Mt. Papandayan victims face disease, lack of food
Mt. Papandayan victims face disease, lack of food
The Jakarta Post, Jakarta
Persons displaced from the slopes of Mount Papandayan in Garut,
West Java, are facing various problems, including a lack of food
and water, and stomach problems.
Antara reported on Sunday that some 40 displaced persons were
receiving medical treatment everyday in the emergency units of
command posts in Cisurupan and Bayongbong subdistricts.
Dadi Rahardi, a staffer at the Cisurupan command post, said
that the displaced persons were mainly suffering from stomach
problems and diarrhea.
"We need more medics to help the refugees in the shelters," he
said.
Some 7,500 people were displaced by the explosion.
Some residents insisted on returning home on Sunday as they
felt that the mountain had returned to normal, said Dadi.

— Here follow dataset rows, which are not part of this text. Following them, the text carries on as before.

### src/rtl/sdram_pkg.sv
// Shared SDRAM controller definitions: command encodings, write-engine states and
// field slices of the 24-bit {bank, row, column} address.
package sdram_pkg;

  localparam int unsigned CMD_W  = 4;
  localparam int unsigned ADDR_W = 24;
  localparam int unsigned BA_W   = 2;
  localparam int unsigned ROW_W  = 13;
  localparam int unsigned COL_W  = 9;
  localparam int unsigned LEN_W  = 10;
  localparam int unsigned DATA_W = 16;
  localparam int unsigned CNT_W  = 10;

  localparam int unsigned BA_LSB  = ROW_W + COL_W;
  localparam int unsigned ROW_LSB = COL_W;

  // {cs_n, ras_n, cas_n, we_n}
  localparam logic [CMD_W-1:0] CMD_NOP    = 4'b0111;
  localparam logic [CMD_W-1:0] CMD_ACTIVE = 4'b0011;
  localparam logic [CMD_W-1:0] CMD_WRITE  = 4'b0100;
  localparam logic [CMD_W-1:0] CMD_BSTOP  = 4'b0110;
  localparam logic [CMD_W-1:0] CMD_PRECH  = 4'b0010;

  localparam logic [BA_W-1:0]  BA_IDLE        = 2'b11;
  localparam logic [ROW_W-1:0] ADDR_IDLE      = 13'h1fff;
  localparam logic [ROW_W-1:0] ADDR_PRECH_ALL = 13'h0400;

  typedef enum logic [3:0] {
    WR_IDLE  = 4'd0,
    WR_ACT   = 4'd1,
    WR_TRCD  = 4'd2,
    WR_WRITE = 4'd3,
    WR_DATA  = 4'd4,
    WR_TWR   = 4'd5,
    WR_PRE   = 4'd6,
    WR_TRP   = 4'd7,
    WR_END   = 4'd8
  } wr_state_e;

  function automatic logic [BA_W-1:0] wa_ba(input logic [ADDR_W-1:0] a);
    return a[BA_LSB +: BA_W];
  endfunction

  function automatic logic [ROW_W-1:0] wa_row(input logic [ADDR_W-1:0] a);
    return a[ROW_LSB +: ROW_W];
  endfunction

  function automatic logic [COL_W-1:0] wa_col(input logic [ADDR_W-1:0] a);
    return a[COL_W-1:0];
  endfunction

endpackage

### src/rtl/sdram_write.sv
// SDRAM write-burst engine: ACTIVE, tRCD, WRITE + data beats, BURST STOP, tWR,
// PRECHARGE-all, tRP, then a one-cycle wr_end back to the arbiter.
module sdram_write
  import sdram_pkg::*;
#(
  parameter int unsigned TRCD_CLK = 2,
  parameter int unsigned TWR_CLK  = 2,
  parameter int unsigned TRP_CLK  = 2
) (
  input  logic              sys_clk,
  input  logic              sys_rst_n,
  input  logic              init_end_i,
  input  logic              wr_en_i,
  input  logic [ADDR_W-1:0] wr_addr_i,
  input  logic [LEN_W-1:0]  wr_burst_len_i,
  input  logic [DATA_W-1:0] wr_data_i,
  output logic              wr_ack_o,
  output logic              wr_end_o,
  output logic [CMD_W-1:0]  write_cmd_o,
  output logic [BA_W-1:0]   write_ba_o,
  output logic [ROW_W-1:0]  write_addr_o,
  output logic              wr_sdram_en_o,
  output logic [DATA_W-1:0] wr_sdram_data_o
);

  wr_state_e         state_q, state_d;
  logic [CNT_W-1:0]  cnt_q, cnt_d;
  logic [ADDR_W-1:0] addr_q, addr_d;
  logic [LEN_W-1:0]  len_q, len_d;
  logic              start;

  assign start = (state_q == WR_IDLE) && init_end_i && wr_en_i;

  always_ff @(posedge sys_clk or negedge sys_rst_n) begin
    if (!sys_rst_n) begin
      state_q <= WR_IDLE;
      cnt_q   <= '0;
      addr_q  <= '0;
      len_q   <= '0;
    end else begin
      state_q <= state_d;
      cnt_q   <= cnt_d;
      addr_q  <= addr_d;
      len_q   <= len_d;
    end
  end

  // Next state; the request is captured only on the grant edge so later input changes are ignored
  always_comb begin
    state_d = state_q;
    addr_d  = addr_q;
    len_d   = len_q;
    unique case (state_q)
      WR_IDLE: begin
        if (start) begin
          state_d = WR_ACT;
          addr_d  = wr_addr_i;
          len_d   = (wr_burst_len_i == '0) ? LEN_W'(1) : wr_burst_len_i;
        end
      end
      WR_ACT:   state_d = WR_TRCD;
      WR_TRCD:  if (cnt_q == CNT_W'(TRCD_CLK - 1)) state_d = WR_WRITE;
      WR_WRITE: state_d = (len_q > LEN_W'(1)) ? WR_DATA : WR_TWR;
      WR_DATA:  if (cnt_q == CNT_W'(len_q - LEN_W'(2))) state_d = WR_TWR;
      WR_TWR:   if (cnt_q == CNT_W'(TWR_CLK - 1)) state_d = WR_PRE;
      WR_PRE:   state_d = WR_TRP;
      WR_TRP:   if (cnt_q == CNT_W'(TRP_CLK - 1)) state_d = WR_END;
      WR_END:   state_d = WR_IDLE;
      default:  state_d = WR_IDLE;
    endcase
    cnt_d = (state_d != state_q) ? '0 : cnt_q + CNT_W'(1);
  end

  // Command/address bus and beat strobes decoded straight from state and counter
  always_comb begin
    write_cmd_o     = CMD_NOP;
    write_ba_o      = BA_IDLE;
    write_addr_o    = ADDR_IDLE;
    wr_ack_o        = 1'b0;
    wr_end_o        = 1'b0;
    unique case (state_q)
      WR_ACT: begin
        write_cmd_o  = CMD_ACTIVE;
        write_ba_o   = wa_ba(addr_q);
        write_addr_o = wa_row(addr_q);
      end
      WR_WRITE: begin
        write_cmd_o  = CMD_WRITE;
        write_ba_o   = wa_ba(addr_q);
        write_addr_o = {(ROW_W - COL_W)'(0), wa_col(addr_q)};
        wr_ack_o     = 1'b1;
      end
      WR_DATA:  wr_ack_o = 1'b1;
      WR_TWR:   if (cnt_q == '0) write_cmd_o = CMD_BSTOP;
      WR_PRE: begin
        write_cmd_o  = CMD_PRECH;
        write_addr_o = ADDR_PRECH_ALL;
      end
      WR_END:   wr_end_o = 1'b1;
      default: ;
    endcase
    wr_sdram_en_o   = wr_ack_o;
    wr_sdram_data_o = wr_ack_o ? wr_data_i : '0;
  end

endmodule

"So, we will have to persuade and explain to them that the
condition of Mt. Papandayan is still unsafe," Dadi was quoted by
Antara as saying.
Separately, Pangauban village command post coordinator Kosim
Setiawan said on Sunday that 28 families consisting of 125 people
from Cikati, a dangerous zone for volcanic activity, had wrongly
fled into the Pacen forest, believing that it was safer there.

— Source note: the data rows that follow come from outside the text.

## src/rtl/vga_pkg.sv

```systemverilog
// VGA 640x480@60 shared timing constants and pixel/coordinate types.
// Latency: n/a (package only).
// Backpressure: n/a.
// Imported by the scan generator, its interface and the screen renderers.
package vga_pkg;

  // Default 640x480@60 timing, in pixels / lines.
  localparam int DEF_H_VIS  = 640;
  localparam int DEF_H_FP   = 16;
  localparam int DEF_H_SYNC = 96;
  localparam int DEF_H_BP   = 48;
  localparam int DEF_V_VIS  = 480;
  localparam int DEF_V_FP   = 10;
  localparam int DEF_V_SYNC = 2;
  localparam int DEF_V_BP   = 33;

  localparam int H_TOTAL      = DEF_H_VIS + DEF_H_FP + DEF_H_SYNC + DEF_H_BP;  // 800
  localparam int V_TOTAL      = DEF_V_VIS + DEF_V_FP + DEF_V_SYNC + DEF_V_BP;  // 525
  localparam int H_SYNC_START = DEF_H_VIS + DEF_H_FP;                          // 656
  localparam int H_SYNC_END   = H_SYNC_START + DEF_H_SYNC;                     // 752
  localparam int V_SYNC_START = DEF_V_VIS + DEF_V_FP;                          // 490
  localparam int V_SYNC_END   = V_SYNC_START + DEF_V_SYNC;                     // 492

  typedef logic [9:0]  coord_t;
  typedef logic [23:0] rgb_t;

endpackage

```

## src/rtl/vga_scan_gen_if.sv

```systemverilog
// Scan-generator <-> renderer/DAC bundle.
// Latency: n/a (wiring only).
// Backpressure: none; the raster is free-running.
// master = scan generator (drives coords, sync, RGB); slave = renderer/DAC side
// (drives color_in for the current x/y).
interface vga_scan_gen_if;
  import vga_pkg::*;

  rgb_t       color_in;    // {R,G,B} for current x/y, combinational in x/y
  coord_t     x;           // horizontal counter
  coord_t     y;           // vertical counter
  logic       active;      // x/y inside the visible area
  logic       pix_en;      // pixel strobe
  logic       frame_tick;  // one-clk pulse at start of vertical blanking
  logic       hsync;       // negative polarity
  logic       vsync;       // negative polarity
  logic       blank_n;     // high on visible pixels
  logic [7:0] vga_r;
  logic [7:0] vga_g;
  logic [7:0] vga_b;

  modport master (
    input  color_in,
    output x, y, active, pix_en, frame_tick,
    output hsync, vsync, blank_n, vga_r, vga_g, vga_b
  );

  modport slave (
    output color_in,
    input  x, y, active, pix_en, frame_tick,
    input  hsync, vsync, blank_n, vga_r, vga_g, vga_b
  );

endinterface

```

## src/rtl/scan_axis_counter.sv

```systemverilog
// One raster axis counter: counts 0..TOTAL-1 on step_i, wraps to 0.
// Latency: count updates on the clk edge where step_i is high.
// Backpressure: none; wrap_o is a same-cycle decode (step_i at terminal count).
// Ports: clk, rst_n, step_i (advance), cnt_o (registered count), wrap_o.
module scan_axis_counter
  import vga_pkg::*;
#(
  parameter int TOTAL = 800
) (
  input  logic   clk,
  input  logic   rst_n,
  input  logic   step_i,
  output coord_t cnt_o,
  output logic   wrap_o
);

  coord_t cnt_q, cnt_d;
  logic   at_end;

  assign at_end = (cnt_q == coord_t'(TOTAL - 1));
  assign wrap_o = step_i & at_end;

  always_comb begin
    cnt_d = cnt_q;
    if (step_i) begin
      cnt_d = at_end ? '0 : cnt_q + coord_t'(1);
    end
  end

  always_ff @(posedge clk or negedge rst_n) begin
    if (!rst_n) cnt_q <= '0;
    else        cnt_q <= cnt_d;
  end

  assign cnt_o = cnt_q;

endmodule

```

## src/rtl/vga_scan_gen.sv

```systemverilog
// VGA raster scan generator + registered pixel output stage.
// Latency: RGB/hsync/vsync/blank_n lag x/y by exactly one pixel (one pix_en).
// Backpressure: none; free-running, all outputs hold between pix_en strobes.
// Ports: clk, rst_n (async active-low), vga (vga_scan_gen_if.master).
// Build option VGA_PIX_DIV2_EN: pix_en toggles every clk (clk = 2x pixel rate);
// undefined, pix_en is 1 out of reset and clk is the pixel clock.
module vga_scan_gen
  import vga_pkg::*;
#(
  parameter int H_VIS  = DEF_H_VIS,
  parameter int H_FP   = DEF_H_FP,
  parameter int H_SYNC = DEF_H_SYNC,
  parameter int H_BP   = DEF_H_BP,
  parameter int V_VIS  = DEF_V_VIS,
  parameter int V_FP   = DEF_V_FP,
  parameter int V_SYNC = DEF_V_SYNC,
  parameter int V_BP   = DEF_V_BP
) (
  input  logic           clk,
  input  logic           rst_n,
  vga_scan_gen_if.master vga
);

  localparam int H_TOT    = H_VIS + H_FP + H_SYNC + H_BP;
  localparam int V_TOT    = V_VIS + V_FP + V_SYNC + V_BP;
  localparam int HS_START = H_VIS + H_FP;
  localparam int HS_END   = HS_START + H_SYNC;
  localparam int VS_START = V_VIS + V_FP;
  localparam int VS_END   = VS_START + V_SYNC;

  // Counters are 10 bits wide; larger totals cannot be represented.
  if (H_TOT > 1023 || V_TOT > 1023) begin : g_total_check
    $error("vga_scan_gen: line/frame total exceeds 1023");
  end

  // Pixel strobe.
  logic pix_en_q;

  always_ff @(posedge clk or negedge rst_n) begin
    if (!rst_n) begin
      pix_en_q <= 1'b0;
    end else begin
`ifdef VGA_PIX_DIV2_EN
      pix_en_q <= ~pix_en_q;
`else
      pix_en_q <= 1'b1;
`endif
    end
  end

  // Raster counters; vertical steps on the horizontal wrap.
  coord_t h_cnt, v_cnt;
  logic   h_wrap, v_wrap;

  scan_axis_counter #(.TOTAL(H_TOT)) u_h_cnt (
    .clk    (clk),
    .rst_n  (rst_n),
    .step_i (pix_en_q),
    .cnt_o  (h_cnt),
    .wrap_o (h_wrap)
  );

  scan_axis_counter #(.TOTAL(V_TOT)) u_v_cnt (
    .clk    (clk),
    .rst_n  (rst_n),
    .step_i (h_wrap),
    .cnt_o  (v_cnt),
    .wrap_o (v_wrap)
  );

  // Coordinates after the current step; used to register `active` so it lines
  // up with the new x/y without a combinational path from the counters.
  coord_t x_d, y_d;

  always_comb begin
    x_d = h_wrap ? '0 : h_cnt + coord_t'(1);
    y_d = v_cnt;
    if (h_wrap) begin
      y_d = v_wrap ? '0 : v_cnt + coord_t'(1);
    end
  end

  // Output stage: everything sampled on the same pix_en so colour and sync
  // carry the same one-pixel delay.
  logic active_q, blank_n_q, hsync_q, vsync_q, frame_tick_q;
  rgb_t rgb_q;

  always_ff @(posedge clk or negedge rst_n) begin
    if (!rst_n) begin
      active_q     <= 1'b1;   // counters reset to (0,0), which is visible
      blank_n_q    <= 1'b0;
      hsync_q      <= 1'b1;
      vsync_q      <= 1'b1;
      rgb_q        <= '0;
      frame_tick_q <= 1'b0;
    end else begin
      // Stepping off the last visible line onto (0, V_VIS).
      frame_tick_q <= h_wrap & (v_cnt == coord_t'(V_VIS - 1));
      if (pix_en_q) begin
        active_q  <= (x_d < coord_t'(H_VIS)) && (y_d < coord_t'(V_VIS));
        blank_n_q <= active_q;
        rgb_q     <= active_q ? vga.color_in : '0;
        hsync_q   <= !((h_cnt >= coord_t'(HS_START)) && (h_cnt < coord_t'(HS_END)));
        vsync_q   <= !((v_cnt >= coord_t'(VS_START)) && (v_cnt < coord_t'(VS_END)));
      end
    end
  end

  assign vga.x          = h_cnt;
  assign vga.y          = v_cnt;
  assign vga.active     = active_q;
  assign vga.pix_en     = pix_en_q;
  assign vga.frame_tick = frame_tick_q;
  assign vga.hsync      = hsync_q;
  assign vga.vsync      = vsync_q;
  assign vga.blank_n    = blank_n_q;
  assign vga.vga_r      = rgb_q[23:16];
  assign vga.vga_g      = rgb_q[15:8];
  assign vga.vga_b      = rgb_q[7:0];

endmodule

```

## src/flat_wrapper.sv

```systemverilog
// flat-port wrapper written by rule: the top's interface ports become plain ports
module vga_scan_gen_flat import vga_pkg::*;
#(
  parameter int H_VIS  = DEF_H_VIS,
  parameter int H_FP   = DEF_H_FP,
  parameter int H_SYNC = DEF_H_SYNC,
  parameter int H_BP   = DEF_H_BP,
  parameter int V_VIS  = DEF_V_VIS,
  parameter int V_FP   = DEF_V_FP,
  parameter int V_SYNC = DEF_V_SYNC,
  parameter int V_BP   = DEF_V_BP
)
  (clk, rst_n, vga_color_in, vga_x, vga_y, vga_active, vga_pix_en, vga_frame_tick, vga_hsync, vga_vsync, vga_blank_n, vga_vga_r, vga_vga_g, vga_vga_b);
  vga_scan_gen_if vga_i ();
  input  logic clk;
  input  logic rst_n;
  input wire logic [$bits(vga_i.color_in)-1:0] vga_color_in;
  output wire logic [$bits(vga_i.x)-1:0] vga_x;
  output wire logic [$bits(vga_i.y)-1:0] vga_y;
  output wire logic [$bits(vga_i.active)-1:0] vga_active;
  output wire logic [$bits(vga_i.pix_en)-1:0] vga_pix_en;
  output wire logic [$bits(vga_i.frame_tick)-1:0] vga_frame_tick;
  output wire logic [$bits(vga_i.hsync)-1:0] vga_hsync;
  output wire logic [$bits(vga_i.vsync)-1:0] vga_vsync;
  output wire logic [$bits(vga_i.blank_n)-1:0] vga_blank_n;
  output wire logic [$bits(vga_i.vga_r)-1:0] vga_vga_r;
  output wire logic [$bits(vga_i.vga_g)-1:0] vga_vga_g;
  output wire logic [$bits(vga_i.vga_b)-1:0] vga_vga_b;
  assign vga_i.color_in = vga_color_in;
  assign vga_x = vga_i.x;
  assign vga_y = vga_i.y;
  assign vga_active = vga_i.active;
  assign vga_pix_en = vga_i.pix_en;
  assign vga_frame_tick = vga_i.frame_tick;
  assign vga_hsync = vga_i.hsync;
  assign vga_vsync = vga_i.vsync;
  assign vga_blank_n = vga_i.blank_n;
  assign vga_vga_r = vga_i.vga_r;
  assign vga_vga_g = vga_i.vga_g;
  assign vga_vga_b = vga_i.vga_b;
  vga_scan_gen #(.H_VIS(H_VIS), .H_FP(H_FP), .H_SYNC(H_SYNC), .H_BP(H_BP), .V_VIS(V_VIS), .V_FP(V_FP), .V_SYNC(V_SYNC), .V_BP(V_BP)) u_core (.clk(clk), .rst_n(rst_n), .vga(vga_i));
endmodule
```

They had built their own shelters in the forest but they
were now suffering from a lack of food and water, he said.
"We ask them to join the other refugees in shelters provided
by the government, but they refused," Kosim said.
He said the displaced villagers had gone to the Pacen forest
as their forbears also did during the 1942 Mt. Papandayan
eruption.
"They believe that the Pacen forest can protect them from the
mountain's anger," he said.
Meanwhile, the 2,665-meter-high Mt. Papandayan was quieter on
Sunday compared to previous days, although its status could not
yet be downgraded from dangerous, according to a senior
government official.
"Despite the current declining trend in the number of
eruptions, seismic activity near the mountain peak remains high,"

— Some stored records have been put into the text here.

[config.mk]
export PLATFORM = sky130hd
export DESIGN_NAME = l2_req_arbiter
export DESIGN_NICKNAME = d
export VERILOG_FILES = /design/src/rtl/l2_req_arbiter.sv
export SDC_FILE = /design/constraint.sdc
export NUM_CORES = 1
export LEC_CHECK = 0
export CAP_MARGIN = 15
export CORE_ASPECT_RATIO = 1.25
export CORE_UTILIZATION = 30
export CTS_CLUSTER_DIAMETER = 100
export DETAILED_ROUTE_END_ITERATION = 10
export PLACE_DENSITY = 0.59
export SLEW_MARGIN = 30
export SYNTH_ARGS = -nofsm -noshare
export SYNTH_HDL_FRONTEND = slang
export SYNTH_SLANG_ARGS = --single-unit
[constraint.sdc]
create_clock -name clk -period 3.1 [get_ports clk]
set_input_delay 0.31 -clock clk [delete_from_list [all_inputs] [get_ports clk]]
set_output_delay 0.31 -clock clk [all_outputs]
set_load 0.02 [all_outputs]
`config.mk`:
```
export PLATFORM = sky130hd
export DESIGN_NAME = pipe_ctrl_hz
export DESIGN_NICKNAME = d
export VERILOG_FILES = /design/src/rtl/pipe_ctrl_pkg.sv /design/src/rtl/pipe_cond_eval.sv /design/src/rtl/pipe_ctrl_hz.sv
export SDC_FILE = /design/constraint.sdc
export NUM_CORES = 1
export LEC_CHECK = 0
export ABC_CLOCK_PERIOD_IN_PS = 4500
export BUFFER_PORTS_ARGS = -buffer_cell sky130_fd_sc_hd__buf_2
export CAP_MARGIN = 5
export CORE_AREA = 2 2 54 56
export DETAILED_ROUTE_END_ITERATION = 10
export DIE_AREA = 0 0 56 58
export HOLD_SLACK_MARGIN = 0.12
export PLACE_DENSITY = 0.81
export SLEW_MARGIN = 25
export SYNTH_ARGS = -nofsm -noshare
export SYNTH_HDL_FRONTEND = slang
export SYNTH_SLANG_ARGS = --single-unit
```
`constraint.sdc`:
```
create_clock -name clk -period 4.5 [get_ports clk]
set_input_delay 0.9 -clock clk [delete_from_list [all_inputs] [get_ports clk]]
set_output_delay 0.9 -clock clk [all_outputs]
set_load 0.05 [all_outputs]
```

said Mas Atje Purbawinata, a vulcanologist from the Directorate
General for Volcanology and Mitigation in Bandung, West Java.
He added that the volcano, which started emitting lava last
Monday, continued to spew out hot ash and thick smoke up to a
height of 600 meters on Sunday.
Minister of Energy and Mineral Resources Purnomo Yusgiantoro
said on Saturday that a monitoring team would decide on Monday
whether or not to change the status of Mt. Papandayan.
Atje also warned people living near the Cibeureum Gede,
Cibeureum Leutik and Ciparugpuk rivers to remain on the alert for
lahar (volcanic mudflows) resulting from a possible collapse of
one of the volcano's craters.
"Such a collapse would not affect the intensity of the
eruption ... we're afraid it could turn into lahar," he said.
Meanwhile, visitors continued to arrive at the mountain from
early in the morning to witness the rare natural phenomenon.
Many visitors have ignored the government's warnings not to
trespass in certain dangerous areas on the mountain's slopes.
Evidence of this can be seen, for example, by the fact that
warning notices have been frequently pulled out of the ground.